[MATERIAL PROVIDED — start]

Source: an optimization exercise on an open RTL-to-GDS flow (aim: small area). Production flows keep margins and buffers that such runs may drop. The RTL was checked by simulation tests, not by an equivalence proof against the original design.

## multiple_rounds
module multiple_rounds #(parameter N = 32, parameter M = 20)(
  input clk, input rst,
  input wire [N-1:0] a,
  input wire [N-1:0] b,
  input wire [N-1:0] c,
  input wire [N-1:0] d,
  output wire [N-1:0] a_out,
  output wire [N-1:0] b_out,
  output wire [N-1:0] c_out,
  output wire [N-1:0] d_out,
  output reg ready);
==> flow/config.mk <==
export PLATFORM = sky130hd
export DESIGN_NAME = multiple_rounds
export DESIGN_NICKNAME = multiple_rounds
export VERILOG_FILES = /design/flow/design.v
export SDC_FILE = /design/flow/constraint.sdc
export NUM_CORES = 4
export LEC_CHECK = 0
export CAP_MARGIN = 20
export CORE_MARGIN = 2
export CORE_UTILIZATION = 60
export CTS_BUF_LIST = sky130_fd_sc_hd__clkbuf_8 sky130_fd_sc_hd__clkbuf_16
export CTS_CLUSTER_DIAMETER = 70
export CTS_CLUSTER_SIZE = 30
export PLACE_DENSITY = 0.7
export SLEW_MARGIN = 20
==> flow/constraint.sdc <==
create_clock -name core_clock -period 18.0 [get_ports {clk}]
set_input_delay 3.6000 -clock core_clock [delete_from_list [all_inputs] [get_ports {clk}]]
set_output_delay 3.6000 -clock core_clock [all_outputs]
set_load 0.01 [all_outputs]
standard.sh (not shown) runs the stock make flow with config.mk's settings and CLKGATE_MAP_FILE= SYNTH_SCRIPT=/design/flow/synth_recipe.tcl, a recipe that flattens the netlist after the stock synthesis.
==> flow/flow/run.sh <==
#!/bin/bash
# The standard layout, with minimum-size buffers on the ports instead of
# the delay-cell buffers buffer_ports picks by default. The whole make output
# is kept in standard_flow.log; ORFS keeps each tool's log under orfs/logs/.
bash standard.sh "BUFFER_PORTS_ARGS=-buffer_cell sky130_fd_sc_hd__buf_1" finish > standard_flow.log 2>&1
The first run completed with no timing, DRC or antenna violations.
Next try:
--- a/flow/config.mk
+++ b/flow/config.mk
@@ -10,5 +10,5 @@
 export CORE_UTILIZATION = 60
-export CTS_BUF_LIST = sky130_fd_sc_hd__clkbuf_8 sky130_fd_sc_hd__clkbuf_16
-export CTS_CLUSTER_DIAMETER = 70
-export CTS_CLUSTER_SIZE = 30
+export CTS_BUF_LIST = sky130_fd_sc_hd__clkbuf_16
+export CTS_CLUSTER_DIAMETER = 60
+export CTS_CLUSTER_SIZE = 25
 export PLACE_DENSITY = 0.7
Cell area went up by 0.86%.
Synthesized cell count stays the same.
Routed wire length climbs by 0.56%.
Hold slack got worse by 0.012 ns.
Register-to-register slack improved by 0.09 ns.
Critical path depth decreases by 1.

== run 1 ==
Another version of the RTL of multiple_rounds (not shown whole).
Size: roughly 9100 cells after synthesis, about 1400 flip-flops, ~260 I/O pins, about 90000 sq um of cells after synthesis.
## multiple_rounds
module multiple_rounds#(parameter N = 32, parameter M= 20)(
  input clk, input rst,
  input wire [N-1:0] a,
  input wire [N-1:0] b,
  input wire [N-1:0] c,
  input wire [N-1:0] d,
  output wire [N-1:0] a_out,
  output wire [N-1:0] b_out,
  output wire [N-1:0] c_out,
  output wire [N-1:0] d_out,
  output reg ready);
==> flow/config.mk <==
export PLATFORM = sky130hd
export DESIGN_NAME = multiple_rounds
export DESIGN_NICKNAME = multiple_rounds
export VERILOG_FILES = /design/flow/design.v
export SDC_FILE = /design/flow/constraint.sdc
export NUM_CORES = 4
export LEC_CHECK = 0
export CAP_MARGIN = 20
export CORE_MARGIN = 2
export CORE_UTILIZATION = 60
export CTS_BUF_LIST = sky130_fd_sc_hd__clkbuf_4 sky130_fd_sc_hd__clkbuf_8
export PLACE_DENSITY = 0.7
export SLEW_MARGIN = 20
==> flow/constraint.sdc <==
create_clock -name core_clock -period 18.0 [get_ports {clk}]
set_input_delay 3.6000 -clock core_clock [delete_from_list [all_inputs] [get_ports {clk}]]
set_output_delay 3.6000 -clock core_clock [all_outputs]
set_load 0.01 [all_outputs]
Scripts as last shown in full above: flow/flow/run.sh
Run 1 completed end to end with timing, DRC and antenna clean.
#### Input delta (run 2 over run 1)
Settings: changing PLACE_DENSITY from 0.7 to 0.8; changing CTS_BUF_LIST from sky130_fd_sc_hd__clkbuf_4 sky130_fd_sc_hd__clkbuf_8 to sky130_fd_sc_hd__clkbuf_2 sky130_fd_sc_hd__clkbuf_4; changing CORE_UTILIZATION from 60 to 70.
==> flow/run.sh (new file) <==
#!/bin/bash
# synth_recipe.tcl (not shown) runs the flow's synth.tcl, then flattens the netlist and writes it again
# the make line also repeats each setting of config.mk as NAME=value (left out here)
make -C /OpenROAD-flow-scripts/flow DESIGN_CONFIG=/design/flow/config.mk WORK_HOME=/design/flow/orfs CLKGATE_MAP_FILE= SYNTH_SCRIPT=/design/flow/synth_recipe.tcl finish
removed: flow/flow/run.sh
removed: flow/standard.sh
==> comparison <==
- In run 2 the fmax turned out 0.00035 GHz higher than in run 1.
- Half-perimeter wire length after placement of run 2 falls short of that of run 1 by a few percent.
- Run 2 vs. run 1: cell area now sits at about the same level; die area went down 22000 sq um; setup slack now larger.

## re-timing with driven ports
The flow's constraints put no driver on any port. The routed layouts listed below were extracted and timed again, unchanged, in two steps. Step 1 (the two cells are an assumption about what drives the block):
set clk [get_ports {clk}]
set_driving_cell -lib_cell sky130_fd_sc_hd__clkbuf_16 $clk
set_driving_cell -lib_cell sky130_fd_sc_hd__buf_2 [delete_from_list [all_inputs] $clk]
Step 2, shift: input delay + t, output delay - t, t = (earliest + latest rising clock arrival at the registers) / 2. This alone moves slack from input paths to output paths. Three values: ideal ports, drivers, drivers and shift; two values: the first two.
run	t, ns	slack for setup (ns)	hold slack, ns	worst register clock-pin slew, ns
the first run of note 1	0.834	0.285 / 0.285 / 0.103	0.336 / 0.336 / 0.336	0.12 / 0.12
the second run of note 1	0.867	0.377 / 0.377 / 0.057	0.325 / 0.325 / 0.325	0.10 / 0.10
run 1	1.042	4.344 / 4.344 / 4.344	0.350 / 0.350 / 0.350	0.08 / 0.08
run 2	1.442	4.408 / 4.408 / 4.408	0.339 / 0.339 / 0.339	0.09 / 0.09
After both steps every run listed still meets setup and hold. For the second run of note 1, which loses most, drivers alone change the setup slack by 0.000 ns; drivers and shift together by -0.320 ns.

[MATERIAL PROVIDED — finish]

- **WHAT TO WORK ON**
Work through the data and report how many of its lines hold the word "that", giving only the figure.

- **RESPONSE**
3